Collected data:
This is an optimization exercise on Yosys and OpenROAD, whose aim is small area and a short achievable clock period, not a production implementation.
Only simulation tests tie the RTL to the original design; equivalence was not proved.
Power is estimated from default activity; no workload was simulated.

== the previous run ==
==> flow/design.v <==
module rdma_sched_rx_buf #(
    parameter int unsigned DATA_W = 64,
    parameter int unsigned DEPTH  = 64,
    parameter int unsigned CNT_W  = 16
) (
    input  logic                     clk,
    input  logic                     rst_n,
    input  logic                     rx_valid,
    input  logic [DATA_W-1:0]        rx_data,
    input  logic                     rx_last,
    output logic                     tx_valid,
    input  logic                     tx_ready,
    output logic [DATA_W-1:0]        tx_data,
    output logic                     tx_last,
    output logic [$clog2(DEPTH):0]   pkt_cnt,
    output logic [CNT_W-1:0]         drop_cnt,
    output logic                     drop_pulse
);
    localparam int unsigned AW = $clog2(DEPTH);
    localparam int unsigned PW = AW + 1;
    logic            drop_mode_q;
    logic [AW-1:0]   wr_slot_q, commit_slot_q;
    logic [PW-1:0]   occ_q;         
    logic [PW-1:0]   occc_q;        
    logic [PW-1:0]   pkt_cnt_q;
    logic [CNT_W-1:0] drop_cnt_q;
    logic            drop_pulse_q;
    logic            tx_valid_q;    
    logic            full_q;        
    logic            occ0_q;        
    logic            occ1_q;        
    logic [DEPTH-1:0] rsel_q;       
    logic [DATA_W:0] head_q;        
    logic [DATA_W:0] mem_q [DEPTH];
    logic [DATA_W:0] din;
    logic [DATA_W:0] nxt_word;
    logic            fire, acc, wr_en, drop, pkt_inc, pkt_dec;
    assign din        = {rx_last, rx_data};
    assign tx_valid   = tx_valid_q;
    assign tx_data    = head_q[DATA_W-1:0];
    assign tx_last    = head_q[DATA_W];
    assign pkt_cnt    = pkt_cnt_q;
    assign drop_cnt   = drop_cnt_q;
    assign drop_pulse = drop_pulse_q;
    assign fire    = tx_ready & tx_valid_q;
    assign acc     = rx_valid & ~drop_mode_q;
    assign wr_en   = acc & ~full_q;
    assign drop    = acc & full_q;
    assign pkt_inc = wr_en & rx_last;
    assign pkt_dec = fire & head_q[DATA_W];
    logic [DEPTH-1:0] row_we;
    always_comb begin
        for (int i = 0; i < DEPTH; i++) begin
            row_we[i] = ~full_q && (wr_slot_q == AW'(i));
        end
    end
    for (genvar i = 0; i < DEPTH; i++) begin : g_row
        always_ff @(posedge clk) begin
            if (row_we[i]) begin
                mem_q[i] <= din;
            end
        end
    end
    always_comb begin
        nxt_word = '0;
        for (int i = 0; i < DEPTH; i++) begin
            nxt_word = nxt_word | ({(DATA_W+1){rsel_q[i]}} & mem_q[i]);
        end
    end
    logic            take_din, take_nxt, take_old;
    logic [DATA_W:0] head_d;
    assign take_din = fire ? occ1_q : occ0_q;
    assign take_nxt = fire & ~occ1_q;
    assign take_old = ~fire & ~occ0_q;
    assign head_d   = ({(DATA_W+1){take_din}} & din)
                    | ({(DATA_W+1){take_nxt}} & nxt_word)
                    | ({(DATA_W+1){take_old}} & head_q);
    always_ff @(posedge clk) begin
        head_q <= head_d;
    end
    logic [PW-1:0] occ_inc, occ_dec, occc_dec;
    assign occ_inc  = occ_q + PW'(1);
    assign occ_dec  = occ_q - PW'(1);
    assign occc_dec = occc_q - PW'(1);
    logic o_0, o_1, o_2, o_63, oc_0, oc_1, oc_2, oc_64;
    assign o_0   = occ_q == PW'(0);
    assign o_1   = occ_q == PW'(1);
    assign o_2   = occ_q == PW'(2);
    assign o_63  = occ_q == PW'(DEPTH-1);
    assign oc_0  = occc_q == PW'(0);
    assign oc_1  = occc_q == PW'(1);
    assign oc_2  = occc_q == PW'(2);
    assign oc_64 = occc_q == PW'(DEPTH);
    logic [AW-1:0]   wr_slot_d, commit_slot_d;
    logic [PW-1:0]   occ_d, occc_d, pkt_cnt_d;
    logic [CNT_W-1:0] drop_cnt_d;
    logic            drop_mode_d, tx_valid_d, full_d, occ0_d, occ1_d;
    logic [DEPTH-1:0] rsel_d;
    always_comb begin
        if (wr_en)      wr_slot_d = wr_slot_q + AW'(1);
        else if (drop)  wr_slot_d = commit_slot_q;
        else            wr_slot_d = wr_slot_q;
        commit_slot_d = pkt_inc ? wr_slot_q + AW'(1) : commit_slot_q;
        rsel_d        = fire ? {rsel_q[DEPTH-2:0], rsel_q[DEPTH-1]} : rsel_q;
        if (wr_en) begin
            occ_d  = fire ? occ_q : occ_inc;
            full_d = ~fire & o_63;
            occ0_d = 1'b0;
            occ1_d = fire ? o_1 : o_0;
        end else if (drop) begin
            occ_d  = fire ? occc_dec : occc_q;
            full_d = ~fire & oc_64;
            occ0_d = fire ? oc_1 : oc_0;
            occ1_d = fire ? oc_2 : oc_1;
        end else begin
            occ_d  = fire ? occ_dec : occ_q;
            full_d = ~fire & full_q;
            occ0_d = fire ? o_1 : o_0;
            occ1_d = fire ? o_2 : o_1;
        end
        if (pkt_inc) begin
            occc_d     = fire ? occ_q : occ_inc;
            tx_valid_d = fire ? ~o_0 : (occ_inc != PW'(0));
        end else begin
            occc_d     = fire ? occc_dec : occc_q;
            tx_valid_d = fire ? ~oc_1 : ~oc_0;
        end
        drop_mode_d = drop_mode_q ? ~(rx_valid & rx_last) : (drop & ~rx_last);
        if (pkt_inc & ~pkt_dec)      pkt_cnt_d = pkt_cnt_q + PW'(1);
        else if (pkt_dec & ~pkt_inc) pkt_cnt_d = pkt_cnt_q - PW'(1);
        else                         pkt_cnt_d = pkt_cnt_q;
        drop_cnt_d = (drop && drop_cnt_q != {CNT_W{1'b1}}) ? drop_cnt_q + CNT_W'(1) : drop_cnt_q;
    end
    always_ff @(posedge clk or negedge rst_n) begin
        if (!rst_n) begin
            drop_mode_q   <= 1'b0;
            wr_slot_q     <= '0;
            commit_slot_q <= '0;
            occ_q         <= '0;
            occc_q        <= '0;
            pkt_cnt_q     <= '0;
            drop_cnt_q    <= '0;
            drop_pulse_q  <= 1'b0;
            tx_valid_q    <= 1'b0;
            full_q        <= 1'b0;
            occ0_q        <= 1'b1;
            occ1_q        <= 1'b0;
            rsel_q        <= DEPTH'(2);
        end else begin
            drop_mode_q   <= drop_mode_d;
            wr_slot_q     <= wr_slot_d;
            commit_slot_q <= commit_slot_d;
            occ_q         <= occ_d;
            occc_q        <= occc_d;
            pkt_cnt_q     <= pkt_cnt_d;
            drop_cnt_q    <= drop_cnt_d;
            drop_pulse_q  <= drop;
            tx_valid_q    <= tx_valid_d;
            full_q        <= full_d;
            occ0_q        <= occ0_d;
            occ1_q        <= occ1_d;
            rsel_q        <= rsel_d;
        end
    end
endmodule
Settings: LEC_CHECK=0, ABC_CLOCK_PERIOD_IN_PS=2000, CAP_MARGIN=20, CORE_MARGIN=2, CORE_UTILIZATION=45, CTS_CLUSTER_DIAMETER=200, CTS_CLUSTER_SIZE=22, SETUP_SLACK_MARGIN=2.4, SLEW_MARGIN=20, SYNTH_MEMORY_MAX_BITS=8192; clock period 5.0 ns.
run.sh (not shown) runs the stock make flow with config.mk's settings and CLKGATE_MAP_FILE= SYNTH_SCRIPT=/design/flow/synth_recipe.tcl, a recipe that flattens the netlist after the stock synthesis.
Inputs modified between the previous run and the current run:
-- flow/design.v --
<<< the previous run, line 68
        end
    end
    logic            take_din, take_nxt, take_old;
    logic [DATA_W:0] head_d;
    assign take_din = fire ? occ1_q : occ0_q;
    assign take_nxt = fire & ~occ1_q;
    assign take_old = ~fire & ~occ0_q;
    assign head_d   = ({(DATA_W+1){take_din}} & din)
                    | ({(DATA_W+1){take_nxt}} & nxt_word)
                    | ({(DATA_W+1){take_old}} & head_q);
    always_ff @(posedge clk) begin
        head_q <= head_d;
    end
    logic [PW-1:0] occ_inc, occ_dec, occc_dec;
>>> the current run, line 68
        end
    end
    always_ff @(posedge clk or negedge rst_n) begin
        if (!rst_n) begin
            head_q <= '0;
        end else if (fire) begin
            head_q <= occ1_q ? din : nxt_word;
        end else if (occ0_q) begin
            head_q <= din;
        end
    end
    logic [PW-1:0] occ_inc, occ_dec, occc_dec;
==> summary.txt <==
- Each of the runs, namely the current run and the previous run, reached the end of the flow and came out clean.
- Period utilization: the current run > the previous run
- Achievable clock frequency delta for the current run relative to the previous run: about 1% lower
- Looking at the current run and the previous run, the setup TNS is a wash.
- The count of non-CTS inverters in the layout in the current run sits 2 below the value recorded for the previous run.
- Sort the current run and the previous run by global-route wire length before repair desc -> top: the previous run
- The current run against the previous run: total length of routed met2 wires about even; clock network power share about even; setup slack fell 0.027 ns; routed wire length about even.
- Against the previous run as the reference, the current run delivers a higher via count.
- Summary of the current run over the previous run: final instance count without filler cells picked up an extra 95; total non-filler cell area in the finished layout went down; combinational power now sits higher; actual slew at the worst max-slew pin fell 0.17 ns.
- Looking at endpoint of the most critical setup path, the tx_data[40] result is from the current run; the mem_q[45][35] one comes from the previous run.

## what the ideal ports hide
The results above use ideal ports. As a check the final layouts listed here were re-extracted and re-timed, cells and wires unchanged.
Step 1 assumes that a clkbuf_16 drives the clock port and a buf_2 every other input.
Step 2 adds t to the input delays and takes it off the output delays; t is the mean of the earliest and latest rising clock arrival at the registers after step 1. Input paths then give back, and output paths get back, about the clock's delay inside the block.
a / b / c = no drivers / after step 1 / after step 2; a / b = the first two.
| run | t (ns) | slack for setup (ns) | worst setup path after step 2 | worst data-port slew with drivers (ns) |
|---|---|---|---|---|
| the previous run | 1.097 | 2.232 / 2.180 / 1.480 | input to register | 0.33 |
| the current run | 1.094 | 2.205 / 2.089 / 1.409 | input to register | 0.42 |
After both steps setup and hold are still met in every run listed. For the current run, which loses most, drivers alone change the setup slack by -0.116 ns; drivers and shift together by -0.796 ns.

● Your objective
Using the records above, set down exactly the lines from the one with "acc & full_q;" through the one with "assign occc_dec = occc_q - PW'(1);", inclusive, and nothing more.

● Written reply
    assign drop    = acc & full_q;
    assign pkt_inc = wr_en & rx_last;
    assign pkt_dec = fire & head_q[DATA_W];
    logic [DEPTH-1:0] row_we;
    always_comb begin
        for (int i = 0; i < DEPTH; i++) begin
            row_we[i] = ~full_q && (wr_slot_q == AW'(i));
        end
    end
    for (genvar i = 0; i < DEPTH; i++) begin : g_row
        always_ff @(posedge clk) begin
            if (row_we[i]) begin
                mem_q[i] <= din;
            end
        end
    end
    always_comb begin
        nxt_word = '0;
        for (int i = 0; i < DEPTH; i++) begin
            nxt_word = nxt_word | ({(DATA_W+1){rsel_q[i]}} & mem_q[i]);
        end
    end
    logic            take_din, take_nxt, take_old;
    logic [DATA_W:0] head_d;
    assign take_din = fire ? occ1_q : occ0_q;
    assign take_nxt = fire & ~occ1_q;
    assign take_old = ~fire & ~occ0_q;
    assign head_d   = ({(DATA_W+1){take_din}} & din)
                    | ({(DATA_W+1){take_nxt}} & nxt_word)
                    | ({(DATA_W+1){take_old}} & head_q);
    always_ff @(posedge clk) begin
        head_q <= head_d;
    end
    logic [PW-1:0] occ_inc, occ_dec, occc_dec;
    assign occ_inc  = occ_q + PW'(1);
    assign occ_dec  = occ_q - PW'(1);
    assign occc_dec = occc_q - PW'(1);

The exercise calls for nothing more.